## [Assignment]
What lines in the records below hold the string "sequencer"? Please show them.

## [Materials provided]
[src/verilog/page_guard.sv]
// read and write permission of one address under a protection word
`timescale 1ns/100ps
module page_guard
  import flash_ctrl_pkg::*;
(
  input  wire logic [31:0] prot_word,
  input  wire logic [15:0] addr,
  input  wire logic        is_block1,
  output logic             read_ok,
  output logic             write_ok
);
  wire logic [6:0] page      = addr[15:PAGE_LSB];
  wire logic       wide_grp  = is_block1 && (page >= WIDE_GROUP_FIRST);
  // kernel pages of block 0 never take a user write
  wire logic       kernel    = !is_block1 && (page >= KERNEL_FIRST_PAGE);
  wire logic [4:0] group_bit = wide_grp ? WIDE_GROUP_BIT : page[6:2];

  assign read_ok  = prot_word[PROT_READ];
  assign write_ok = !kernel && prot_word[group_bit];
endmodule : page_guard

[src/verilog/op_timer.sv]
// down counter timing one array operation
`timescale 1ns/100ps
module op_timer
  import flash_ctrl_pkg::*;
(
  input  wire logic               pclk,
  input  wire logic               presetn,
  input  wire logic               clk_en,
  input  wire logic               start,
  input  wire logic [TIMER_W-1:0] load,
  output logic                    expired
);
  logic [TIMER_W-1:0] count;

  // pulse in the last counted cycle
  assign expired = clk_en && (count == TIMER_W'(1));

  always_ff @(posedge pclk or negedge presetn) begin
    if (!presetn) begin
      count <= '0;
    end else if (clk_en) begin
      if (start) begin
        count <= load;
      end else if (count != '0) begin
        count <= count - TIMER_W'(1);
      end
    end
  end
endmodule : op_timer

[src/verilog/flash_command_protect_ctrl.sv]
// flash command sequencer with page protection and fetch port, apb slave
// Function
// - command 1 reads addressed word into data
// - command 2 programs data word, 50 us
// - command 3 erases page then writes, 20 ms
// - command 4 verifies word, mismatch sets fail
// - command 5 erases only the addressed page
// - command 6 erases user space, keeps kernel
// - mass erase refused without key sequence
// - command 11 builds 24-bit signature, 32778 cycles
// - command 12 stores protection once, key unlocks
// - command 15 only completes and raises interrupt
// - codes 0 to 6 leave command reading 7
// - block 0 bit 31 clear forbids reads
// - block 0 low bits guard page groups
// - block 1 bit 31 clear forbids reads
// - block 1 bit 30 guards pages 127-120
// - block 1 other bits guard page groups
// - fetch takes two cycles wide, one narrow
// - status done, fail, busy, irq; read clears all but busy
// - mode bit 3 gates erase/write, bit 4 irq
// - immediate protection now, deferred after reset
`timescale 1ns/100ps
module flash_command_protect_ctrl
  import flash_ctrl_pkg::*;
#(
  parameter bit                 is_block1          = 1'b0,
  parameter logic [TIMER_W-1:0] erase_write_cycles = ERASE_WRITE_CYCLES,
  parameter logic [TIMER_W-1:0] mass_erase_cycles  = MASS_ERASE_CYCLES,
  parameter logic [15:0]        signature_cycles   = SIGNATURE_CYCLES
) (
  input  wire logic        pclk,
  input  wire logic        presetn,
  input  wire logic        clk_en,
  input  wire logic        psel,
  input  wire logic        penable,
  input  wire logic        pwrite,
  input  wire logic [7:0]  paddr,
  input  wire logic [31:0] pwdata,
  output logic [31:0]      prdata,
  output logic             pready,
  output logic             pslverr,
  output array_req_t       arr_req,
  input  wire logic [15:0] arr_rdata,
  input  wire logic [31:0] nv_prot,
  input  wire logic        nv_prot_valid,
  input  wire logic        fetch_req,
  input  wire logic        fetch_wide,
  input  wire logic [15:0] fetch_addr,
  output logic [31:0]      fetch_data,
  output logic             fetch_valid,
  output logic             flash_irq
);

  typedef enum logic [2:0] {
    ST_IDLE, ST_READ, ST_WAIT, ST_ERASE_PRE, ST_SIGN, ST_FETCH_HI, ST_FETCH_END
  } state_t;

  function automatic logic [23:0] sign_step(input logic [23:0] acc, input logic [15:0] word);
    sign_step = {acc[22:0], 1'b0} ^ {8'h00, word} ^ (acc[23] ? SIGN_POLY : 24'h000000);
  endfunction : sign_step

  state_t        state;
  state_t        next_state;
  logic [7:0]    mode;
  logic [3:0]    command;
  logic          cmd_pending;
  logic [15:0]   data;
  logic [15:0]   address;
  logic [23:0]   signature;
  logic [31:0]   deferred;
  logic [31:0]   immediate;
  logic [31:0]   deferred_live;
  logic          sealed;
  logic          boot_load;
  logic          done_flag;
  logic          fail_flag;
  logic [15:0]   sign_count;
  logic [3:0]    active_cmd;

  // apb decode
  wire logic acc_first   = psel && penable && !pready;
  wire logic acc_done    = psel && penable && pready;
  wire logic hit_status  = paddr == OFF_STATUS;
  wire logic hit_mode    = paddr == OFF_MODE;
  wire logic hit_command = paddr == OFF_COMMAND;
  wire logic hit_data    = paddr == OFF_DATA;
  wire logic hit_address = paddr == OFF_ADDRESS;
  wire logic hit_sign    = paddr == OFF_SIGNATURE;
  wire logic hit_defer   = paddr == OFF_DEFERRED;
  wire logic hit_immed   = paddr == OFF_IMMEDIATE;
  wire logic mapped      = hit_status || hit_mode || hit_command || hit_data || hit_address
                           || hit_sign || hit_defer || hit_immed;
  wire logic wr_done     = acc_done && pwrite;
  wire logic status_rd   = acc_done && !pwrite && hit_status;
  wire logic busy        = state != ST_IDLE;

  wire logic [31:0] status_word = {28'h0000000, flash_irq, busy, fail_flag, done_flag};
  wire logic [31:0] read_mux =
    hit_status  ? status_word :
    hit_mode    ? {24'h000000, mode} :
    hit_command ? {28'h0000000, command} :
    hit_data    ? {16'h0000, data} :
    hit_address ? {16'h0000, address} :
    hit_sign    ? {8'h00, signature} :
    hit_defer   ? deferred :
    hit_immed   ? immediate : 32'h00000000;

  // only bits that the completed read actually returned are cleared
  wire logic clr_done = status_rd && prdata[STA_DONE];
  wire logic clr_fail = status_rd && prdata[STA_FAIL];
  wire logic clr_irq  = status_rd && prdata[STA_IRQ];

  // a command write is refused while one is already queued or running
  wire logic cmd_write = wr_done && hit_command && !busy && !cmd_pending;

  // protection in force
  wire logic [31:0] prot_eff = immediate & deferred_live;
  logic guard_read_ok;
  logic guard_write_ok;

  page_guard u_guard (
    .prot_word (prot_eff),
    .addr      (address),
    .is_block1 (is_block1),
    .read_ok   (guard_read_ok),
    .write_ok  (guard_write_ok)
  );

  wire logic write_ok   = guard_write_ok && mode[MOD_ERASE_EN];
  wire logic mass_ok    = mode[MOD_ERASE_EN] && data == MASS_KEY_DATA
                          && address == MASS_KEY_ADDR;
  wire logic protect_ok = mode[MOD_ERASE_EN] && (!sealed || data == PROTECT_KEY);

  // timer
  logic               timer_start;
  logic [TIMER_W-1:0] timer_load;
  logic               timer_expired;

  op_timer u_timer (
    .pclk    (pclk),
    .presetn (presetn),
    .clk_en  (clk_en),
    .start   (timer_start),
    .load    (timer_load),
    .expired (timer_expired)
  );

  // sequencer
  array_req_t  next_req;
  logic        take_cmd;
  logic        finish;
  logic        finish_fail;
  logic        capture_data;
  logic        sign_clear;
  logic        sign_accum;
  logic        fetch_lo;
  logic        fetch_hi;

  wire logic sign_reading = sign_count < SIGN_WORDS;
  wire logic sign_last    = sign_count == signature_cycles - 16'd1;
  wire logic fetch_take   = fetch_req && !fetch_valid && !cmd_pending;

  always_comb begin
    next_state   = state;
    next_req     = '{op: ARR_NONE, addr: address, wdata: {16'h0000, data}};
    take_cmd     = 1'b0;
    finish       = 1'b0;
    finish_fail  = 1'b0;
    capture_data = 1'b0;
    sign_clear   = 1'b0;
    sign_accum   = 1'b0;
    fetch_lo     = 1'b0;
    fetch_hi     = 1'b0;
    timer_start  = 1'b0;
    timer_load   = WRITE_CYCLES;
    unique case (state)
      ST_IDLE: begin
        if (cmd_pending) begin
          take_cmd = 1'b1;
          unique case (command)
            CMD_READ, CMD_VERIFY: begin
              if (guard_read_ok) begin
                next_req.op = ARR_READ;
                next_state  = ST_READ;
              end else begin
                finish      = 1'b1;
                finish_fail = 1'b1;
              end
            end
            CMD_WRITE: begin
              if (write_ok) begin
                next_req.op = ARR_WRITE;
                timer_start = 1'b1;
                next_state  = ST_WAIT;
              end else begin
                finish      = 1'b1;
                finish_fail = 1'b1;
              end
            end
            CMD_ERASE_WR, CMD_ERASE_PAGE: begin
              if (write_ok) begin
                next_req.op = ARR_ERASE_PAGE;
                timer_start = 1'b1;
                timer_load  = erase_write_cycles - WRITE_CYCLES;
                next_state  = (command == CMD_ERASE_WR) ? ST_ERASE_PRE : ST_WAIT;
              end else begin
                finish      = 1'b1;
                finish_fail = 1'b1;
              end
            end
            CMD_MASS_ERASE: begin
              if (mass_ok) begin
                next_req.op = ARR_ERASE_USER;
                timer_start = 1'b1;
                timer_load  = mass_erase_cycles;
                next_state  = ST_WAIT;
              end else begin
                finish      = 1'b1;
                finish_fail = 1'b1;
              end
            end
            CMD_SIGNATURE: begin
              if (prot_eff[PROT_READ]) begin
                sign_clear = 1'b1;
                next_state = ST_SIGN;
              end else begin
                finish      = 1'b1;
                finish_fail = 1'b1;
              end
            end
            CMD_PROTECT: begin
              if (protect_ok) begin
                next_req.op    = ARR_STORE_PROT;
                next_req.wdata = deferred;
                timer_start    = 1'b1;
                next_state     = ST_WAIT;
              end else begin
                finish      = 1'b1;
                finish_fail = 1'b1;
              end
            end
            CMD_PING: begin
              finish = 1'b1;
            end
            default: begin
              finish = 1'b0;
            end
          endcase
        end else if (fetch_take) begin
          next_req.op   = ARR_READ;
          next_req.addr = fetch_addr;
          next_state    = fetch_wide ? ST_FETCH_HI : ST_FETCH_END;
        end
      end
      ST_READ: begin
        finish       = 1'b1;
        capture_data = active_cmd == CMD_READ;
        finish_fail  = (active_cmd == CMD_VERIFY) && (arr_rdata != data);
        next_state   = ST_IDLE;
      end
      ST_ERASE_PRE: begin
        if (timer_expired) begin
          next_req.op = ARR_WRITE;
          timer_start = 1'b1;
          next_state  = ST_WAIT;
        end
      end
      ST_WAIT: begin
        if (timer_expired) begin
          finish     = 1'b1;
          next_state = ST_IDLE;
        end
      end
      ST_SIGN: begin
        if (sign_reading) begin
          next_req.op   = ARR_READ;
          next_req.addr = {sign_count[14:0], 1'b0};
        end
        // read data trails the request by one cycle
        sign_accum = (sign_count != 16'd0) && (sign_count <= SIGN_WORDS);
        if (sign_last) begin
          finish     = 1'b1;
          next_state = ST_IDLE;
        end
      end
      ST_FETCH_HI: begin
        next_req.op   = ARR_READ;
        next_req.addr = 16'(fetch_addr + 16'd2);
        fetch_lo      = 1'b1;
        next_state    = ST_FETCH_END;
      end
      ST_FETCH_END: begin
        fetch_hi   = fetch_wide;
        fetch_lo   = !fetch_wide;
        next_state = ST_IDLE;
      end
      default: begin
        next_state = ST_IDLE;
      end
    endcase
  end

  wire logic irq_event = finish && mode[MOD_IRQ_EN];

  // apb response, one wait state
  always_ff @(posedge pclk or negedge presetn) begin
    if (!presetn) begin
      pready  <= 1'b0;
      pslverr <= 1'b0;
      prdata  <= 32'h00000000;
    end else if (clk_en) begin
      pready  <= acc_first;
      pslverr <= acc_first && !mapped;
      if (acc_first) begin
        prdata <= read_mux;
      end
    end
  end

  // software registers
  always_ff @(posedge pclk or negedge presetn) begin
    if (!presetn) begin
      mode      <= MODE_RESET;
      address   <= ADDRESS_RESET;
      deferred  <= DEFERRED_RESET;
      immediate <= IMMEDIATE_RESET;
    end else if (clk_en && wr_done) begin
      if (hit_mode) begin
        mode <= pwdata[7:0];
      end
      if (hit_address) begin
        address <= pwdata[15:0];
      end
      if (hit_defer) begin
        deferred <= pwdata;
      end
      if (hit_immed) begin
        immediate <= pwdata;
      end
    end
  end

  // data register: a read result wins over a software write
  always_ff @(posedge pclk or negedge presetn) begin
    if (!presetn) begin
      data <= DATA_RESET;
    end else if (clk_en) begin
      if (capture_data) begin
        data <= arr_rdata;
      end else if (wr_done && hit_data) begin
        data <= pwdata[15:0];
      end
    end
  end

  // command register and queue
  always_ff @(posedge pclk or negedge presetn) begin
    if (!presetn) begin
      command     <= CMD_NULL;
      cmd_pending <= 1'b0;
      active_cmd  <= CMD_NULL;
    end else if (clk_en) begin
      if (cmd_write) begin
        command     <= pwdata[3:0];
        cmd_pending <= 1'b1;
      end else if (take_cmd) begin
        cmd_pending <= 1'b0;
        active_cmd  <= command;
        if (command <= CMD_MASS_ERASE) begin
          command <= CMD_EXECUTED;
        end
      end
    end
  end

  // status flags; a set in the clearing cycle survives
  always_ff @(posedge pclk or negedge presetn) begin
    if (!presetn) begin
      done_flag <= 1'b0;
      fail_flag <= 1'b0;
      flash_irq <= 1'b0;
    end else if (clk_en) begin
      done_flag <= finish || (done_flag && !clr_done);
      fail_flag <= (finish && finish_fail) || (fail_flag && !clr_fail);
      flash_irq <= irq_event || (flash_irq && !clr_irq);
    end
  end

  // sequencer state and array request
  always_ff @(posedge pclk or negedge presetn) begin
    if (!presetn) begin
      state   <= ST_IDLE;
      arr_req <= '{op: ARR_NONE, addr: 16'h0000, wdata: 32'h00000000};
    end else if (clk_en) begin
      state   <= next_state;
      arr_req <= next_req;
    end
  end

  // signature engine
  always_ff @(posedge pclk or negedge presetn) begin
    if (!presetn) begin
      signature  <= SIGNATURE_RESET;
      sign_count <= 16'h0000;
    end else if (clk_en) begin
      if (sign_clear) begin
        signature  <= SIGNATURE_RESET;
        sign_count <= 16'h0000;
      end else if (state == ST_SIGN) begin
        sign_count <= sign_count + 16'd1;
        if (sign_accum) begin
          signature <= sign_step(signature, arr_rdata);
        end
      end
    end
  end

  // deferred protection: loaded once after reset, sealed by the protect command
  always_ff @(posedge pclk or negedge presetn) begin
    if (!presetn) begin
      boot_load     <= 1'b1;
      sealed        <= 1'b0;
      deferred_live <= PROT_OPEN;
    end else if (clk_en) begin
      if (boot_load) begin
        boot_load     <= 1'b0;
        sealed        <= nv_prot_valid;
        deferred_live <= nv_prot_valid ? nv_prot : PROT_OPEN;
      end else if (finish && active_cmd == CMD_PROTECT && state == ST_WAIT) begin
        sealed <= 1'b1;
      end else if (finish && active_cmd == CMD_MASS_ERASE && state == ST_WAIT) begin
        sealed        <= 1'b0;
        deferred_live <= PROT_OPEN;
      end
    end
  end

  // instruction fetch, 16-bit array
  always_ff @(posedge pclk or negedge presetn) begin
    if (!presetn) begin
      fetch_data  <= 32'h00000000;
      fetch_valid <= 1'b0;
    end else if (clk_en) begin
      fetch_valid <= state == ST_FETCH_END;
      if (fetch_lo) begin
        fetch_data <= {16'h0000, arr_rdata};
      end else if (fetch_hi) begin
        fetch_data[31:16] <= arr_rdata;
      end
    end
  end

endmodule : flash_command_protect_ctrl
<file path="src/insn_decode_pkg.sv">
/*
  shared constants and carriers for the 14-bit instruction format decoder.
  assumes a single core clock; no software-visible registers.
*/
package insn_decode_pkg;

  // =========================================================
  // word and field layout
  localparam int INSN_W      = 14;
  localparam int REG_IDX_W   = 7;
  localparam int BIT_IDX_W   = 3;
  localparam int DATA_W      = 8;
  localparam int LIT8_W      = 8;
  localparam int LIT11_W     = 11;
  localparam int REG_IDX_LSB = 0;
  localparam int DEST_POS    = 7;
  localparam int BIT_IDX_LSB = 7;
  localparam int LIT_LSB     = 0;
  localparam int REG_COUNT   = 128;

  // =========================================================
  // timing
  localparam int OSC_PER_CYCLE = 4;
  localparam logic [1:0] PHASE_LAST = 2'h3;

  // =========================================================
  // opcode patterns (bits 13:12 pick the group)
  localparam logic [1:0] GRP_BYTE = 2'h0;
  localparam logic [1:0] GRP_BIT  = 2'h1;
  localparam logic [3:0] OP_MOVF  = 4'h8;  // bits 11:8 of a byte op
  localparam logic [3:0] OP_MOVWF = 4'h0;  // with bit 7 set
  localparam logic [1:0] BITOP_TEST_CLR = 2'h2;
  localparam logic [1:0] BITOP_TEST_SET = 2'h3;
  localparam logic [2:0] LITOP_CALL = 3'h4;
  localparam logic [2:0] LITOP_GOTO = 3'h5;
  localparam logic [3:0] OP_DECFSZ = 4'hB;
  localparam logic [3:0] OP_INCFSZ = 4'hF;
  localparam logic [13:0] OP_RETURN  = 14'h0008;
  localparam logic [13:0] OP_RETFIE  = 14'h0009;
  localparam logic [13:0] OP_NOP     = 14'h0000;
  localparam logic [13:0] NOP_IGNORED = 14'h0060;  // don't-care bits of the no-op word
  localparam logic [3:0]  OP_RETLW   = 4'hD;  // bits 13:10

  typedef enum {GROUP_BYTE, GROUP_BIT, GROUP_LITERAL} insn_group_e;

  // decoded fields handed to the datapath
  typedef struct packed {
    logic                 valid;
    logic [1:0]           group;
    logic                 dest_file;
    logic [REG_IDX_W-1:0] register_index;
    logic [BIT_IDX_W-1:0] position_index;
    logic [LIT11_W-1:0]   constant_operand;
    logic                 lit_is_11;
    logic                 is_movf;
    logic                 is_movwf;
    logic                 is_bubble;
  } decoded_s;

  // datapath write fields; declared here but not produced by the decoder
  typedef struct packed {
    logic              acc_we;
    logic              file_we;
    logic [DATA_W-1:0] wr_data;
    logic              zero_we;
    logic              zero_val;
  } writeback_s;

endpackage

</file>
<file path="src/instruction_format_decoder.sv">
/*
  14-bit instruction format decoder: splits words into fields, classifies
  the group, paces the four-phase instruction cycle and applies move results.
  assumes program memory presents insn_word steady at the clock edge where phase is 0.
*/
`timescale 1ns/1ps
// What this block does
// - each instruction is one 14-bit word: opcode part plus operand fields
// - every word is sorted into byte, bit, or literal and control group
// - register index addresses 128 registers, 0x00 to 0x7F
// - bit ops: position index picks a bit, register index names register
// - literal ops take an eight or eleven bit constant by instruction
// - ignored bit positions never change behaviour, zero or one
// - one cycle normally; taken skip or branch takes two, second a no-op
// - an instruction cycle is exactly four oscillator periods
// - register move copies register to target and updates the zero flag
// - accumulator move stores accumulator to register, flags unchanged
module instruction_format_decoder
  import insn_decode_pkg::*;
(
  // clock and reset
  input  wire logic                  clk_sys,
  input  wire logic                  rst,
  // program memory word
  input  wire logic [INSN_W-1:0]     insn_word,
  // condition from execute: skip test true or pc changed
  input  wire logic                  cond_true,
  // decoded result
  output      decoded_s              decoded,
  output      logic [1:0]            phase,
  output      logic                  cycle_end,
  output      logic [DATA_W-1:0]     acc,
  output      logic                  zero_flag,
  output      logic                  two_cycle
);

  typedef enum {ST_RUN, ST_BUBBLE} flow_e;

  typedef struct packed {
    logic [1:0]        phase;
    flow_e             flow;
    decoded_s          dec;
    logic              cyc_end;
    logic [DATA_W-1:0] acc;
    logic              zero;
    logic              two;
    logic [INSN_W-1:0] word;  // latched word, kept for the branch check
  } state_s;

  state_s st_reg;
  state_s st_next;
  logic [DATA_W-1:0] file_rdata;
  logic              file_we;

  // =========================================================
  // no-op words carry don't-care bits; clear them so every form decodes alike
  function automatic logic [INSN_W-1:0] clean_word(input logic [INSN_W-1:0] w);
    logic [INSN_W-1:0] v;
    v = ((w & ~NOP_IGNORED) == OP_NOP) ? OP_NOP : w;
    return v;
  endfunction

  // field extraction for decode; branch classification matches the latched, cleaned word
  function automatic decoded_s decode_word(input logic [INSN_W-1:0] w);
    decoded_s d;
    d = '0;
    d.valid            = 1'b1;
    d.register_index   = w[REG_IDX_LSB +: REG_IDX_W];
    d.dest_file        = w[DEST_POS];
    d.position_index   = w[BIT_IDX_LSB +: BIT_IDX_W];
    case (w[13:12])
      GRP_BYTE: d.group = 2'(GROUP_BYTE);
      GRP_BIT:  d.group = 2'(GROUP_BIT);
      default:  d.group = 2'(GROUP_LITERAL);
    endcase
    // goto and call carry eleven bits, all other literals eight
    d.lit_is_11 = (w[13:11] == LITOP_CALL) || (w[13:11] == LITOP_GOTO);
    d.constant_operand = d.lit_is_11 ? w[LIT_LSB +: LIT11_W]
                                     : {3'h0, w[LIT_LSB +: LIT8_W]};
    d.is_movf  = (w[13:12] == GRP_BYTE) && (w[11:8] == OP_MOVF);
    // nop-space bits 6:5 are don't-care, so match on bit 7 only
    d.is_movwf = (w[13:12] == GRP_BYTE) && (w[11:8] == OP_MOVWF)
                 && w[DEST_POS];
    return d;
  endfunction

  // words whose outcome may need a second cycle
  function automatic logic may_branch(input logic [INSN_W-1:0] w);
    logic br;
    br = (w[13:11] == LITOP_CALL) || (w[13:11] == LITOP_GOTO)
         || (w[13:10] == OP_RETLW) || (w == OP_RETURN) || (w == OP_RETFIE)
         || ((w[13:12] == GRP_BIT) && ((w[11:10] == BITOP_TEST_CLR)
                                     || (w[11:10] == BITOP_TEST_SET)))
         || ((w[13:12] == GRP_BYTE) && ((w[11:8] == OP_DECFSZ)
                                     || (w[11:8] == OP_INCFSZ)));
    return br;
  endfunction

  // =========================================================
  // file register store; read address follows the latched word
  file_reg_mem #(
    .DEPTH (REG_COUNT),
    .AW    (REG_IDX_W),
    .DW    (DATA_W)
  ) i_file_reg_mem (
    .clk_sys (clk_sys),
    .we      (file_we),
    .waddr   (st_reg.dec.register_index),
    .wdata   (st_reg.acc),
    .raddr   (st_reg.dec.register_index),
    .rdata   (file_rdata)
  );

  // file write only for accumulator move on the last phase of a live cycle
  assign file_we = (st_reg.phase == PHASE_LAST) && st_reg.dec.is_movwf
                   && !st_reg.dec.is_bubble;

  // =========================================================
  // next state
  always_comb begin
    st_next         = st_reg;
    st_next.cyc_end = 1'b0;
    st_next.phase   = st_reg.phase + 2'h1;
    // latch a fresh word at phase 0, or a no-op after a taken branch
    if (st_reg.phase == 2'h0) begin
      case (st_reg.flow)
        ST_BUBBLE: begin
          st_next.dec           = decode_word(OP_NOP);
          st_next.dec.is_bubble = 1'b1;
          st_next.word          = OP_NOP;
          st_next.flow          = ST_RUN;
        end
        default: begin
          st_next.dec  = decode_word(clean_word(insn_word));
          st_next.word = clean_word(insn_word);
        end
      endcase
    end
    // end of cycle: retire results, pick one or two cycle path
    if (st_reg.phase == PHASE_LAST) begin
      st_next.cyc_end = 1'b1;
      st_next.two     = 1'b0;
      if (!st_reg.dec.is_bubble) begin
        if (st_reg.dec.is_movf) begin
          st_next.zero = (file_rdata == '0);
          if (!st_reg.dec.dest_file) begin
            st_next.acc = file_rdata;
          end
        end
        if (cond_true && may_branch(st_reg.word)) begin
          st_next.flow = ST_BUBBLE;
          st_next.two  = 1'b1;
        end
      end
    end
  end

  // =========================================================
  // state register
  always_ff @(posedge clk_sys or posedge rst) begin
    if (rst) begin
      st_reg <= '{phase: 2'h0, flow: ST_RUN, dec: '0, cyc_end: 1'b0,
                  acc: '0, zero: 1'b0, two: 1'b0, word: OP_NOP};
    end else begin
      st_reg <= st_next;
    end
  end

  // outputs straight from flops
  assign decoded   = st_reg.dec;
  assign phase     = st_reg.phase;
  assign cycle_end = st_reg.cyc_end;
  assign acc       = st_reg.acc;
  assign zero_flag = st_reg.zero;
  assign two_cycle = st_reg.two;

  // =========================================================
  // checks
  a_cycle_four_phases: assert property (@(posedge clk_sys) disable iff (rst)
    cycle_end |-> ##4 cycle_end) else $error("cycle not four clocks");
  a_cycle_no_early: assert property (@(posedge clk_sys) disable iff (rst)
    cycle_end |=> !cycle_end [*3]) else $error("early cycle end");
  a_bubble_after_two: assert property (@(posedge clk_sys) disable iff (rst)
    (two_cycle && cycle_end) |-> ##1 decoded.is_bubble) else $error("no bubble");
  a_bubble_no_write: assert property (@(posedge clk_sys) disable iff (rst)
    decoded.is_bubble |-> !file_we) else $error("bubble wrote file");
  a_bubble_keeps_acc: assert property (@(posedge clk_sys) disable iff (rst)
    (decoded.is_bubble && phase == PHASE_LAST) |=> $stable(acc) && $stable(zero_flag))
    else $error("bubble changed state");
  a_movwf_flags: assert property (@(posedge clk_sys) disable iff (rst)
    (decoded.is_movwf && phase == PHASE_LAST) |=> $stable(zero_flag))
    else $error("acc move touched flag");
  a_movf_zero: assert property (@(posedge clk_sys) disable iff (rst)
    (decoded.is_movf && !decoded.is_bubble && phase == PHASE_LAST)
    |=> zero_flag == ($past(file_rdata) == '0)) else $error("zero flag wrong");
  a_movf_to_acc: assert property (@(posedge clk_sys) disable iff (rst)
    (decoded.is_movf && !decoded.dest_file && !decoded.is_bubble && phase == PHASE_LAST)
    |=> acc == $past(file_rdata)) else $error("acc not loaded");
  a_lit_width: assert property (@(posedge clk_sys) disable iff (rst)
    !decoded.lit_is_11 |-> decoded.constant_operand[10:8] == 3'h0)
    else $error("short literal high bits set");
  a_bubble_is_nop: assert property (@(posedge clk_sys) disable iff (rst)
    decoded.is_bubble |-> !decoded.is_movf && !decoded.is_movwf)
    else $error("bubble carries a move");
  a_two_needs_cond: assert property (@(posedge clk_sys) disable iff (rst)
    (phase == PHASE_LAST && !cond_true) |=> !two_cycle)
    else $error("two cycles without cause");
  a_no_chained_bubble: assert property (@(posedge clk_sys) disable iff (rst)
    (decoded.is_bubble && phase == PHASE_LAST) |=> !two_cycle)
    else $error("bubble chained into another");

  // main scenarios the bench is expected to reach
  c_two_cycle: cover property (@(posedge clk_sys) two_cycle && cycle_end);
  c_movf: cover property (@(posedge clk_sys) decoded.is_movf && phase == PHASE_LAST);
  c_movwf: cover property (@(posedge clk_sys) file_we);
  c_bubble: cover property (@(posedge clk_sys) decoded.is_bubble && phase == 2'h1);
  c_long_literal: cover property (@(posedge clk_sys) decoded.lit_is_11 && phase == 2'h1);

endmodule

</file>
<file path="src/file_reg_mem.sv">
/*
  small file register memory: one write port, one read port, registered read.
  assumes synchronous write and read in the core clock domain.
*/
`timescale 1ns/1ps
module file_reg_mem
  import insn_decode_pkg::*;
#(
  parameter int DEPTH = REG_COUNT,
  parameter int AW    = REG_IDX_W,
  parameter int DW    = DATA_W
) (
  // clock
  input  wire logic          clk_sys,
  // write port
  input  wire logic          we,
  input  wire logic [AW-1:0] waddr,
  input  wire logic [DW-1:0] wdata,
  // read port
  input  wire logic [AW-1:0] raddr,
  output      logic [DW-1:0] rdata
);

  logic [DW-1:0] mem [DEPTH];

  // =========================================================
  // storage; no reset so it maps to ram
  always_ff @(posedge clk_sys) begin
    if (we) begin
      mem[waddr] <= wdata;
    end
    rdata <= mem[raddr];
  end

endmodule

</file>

## [Solution to the exercise]
// flash command sequencer with page protection and fetch port, apb slave
  // sequencer
  // sequencer state and array request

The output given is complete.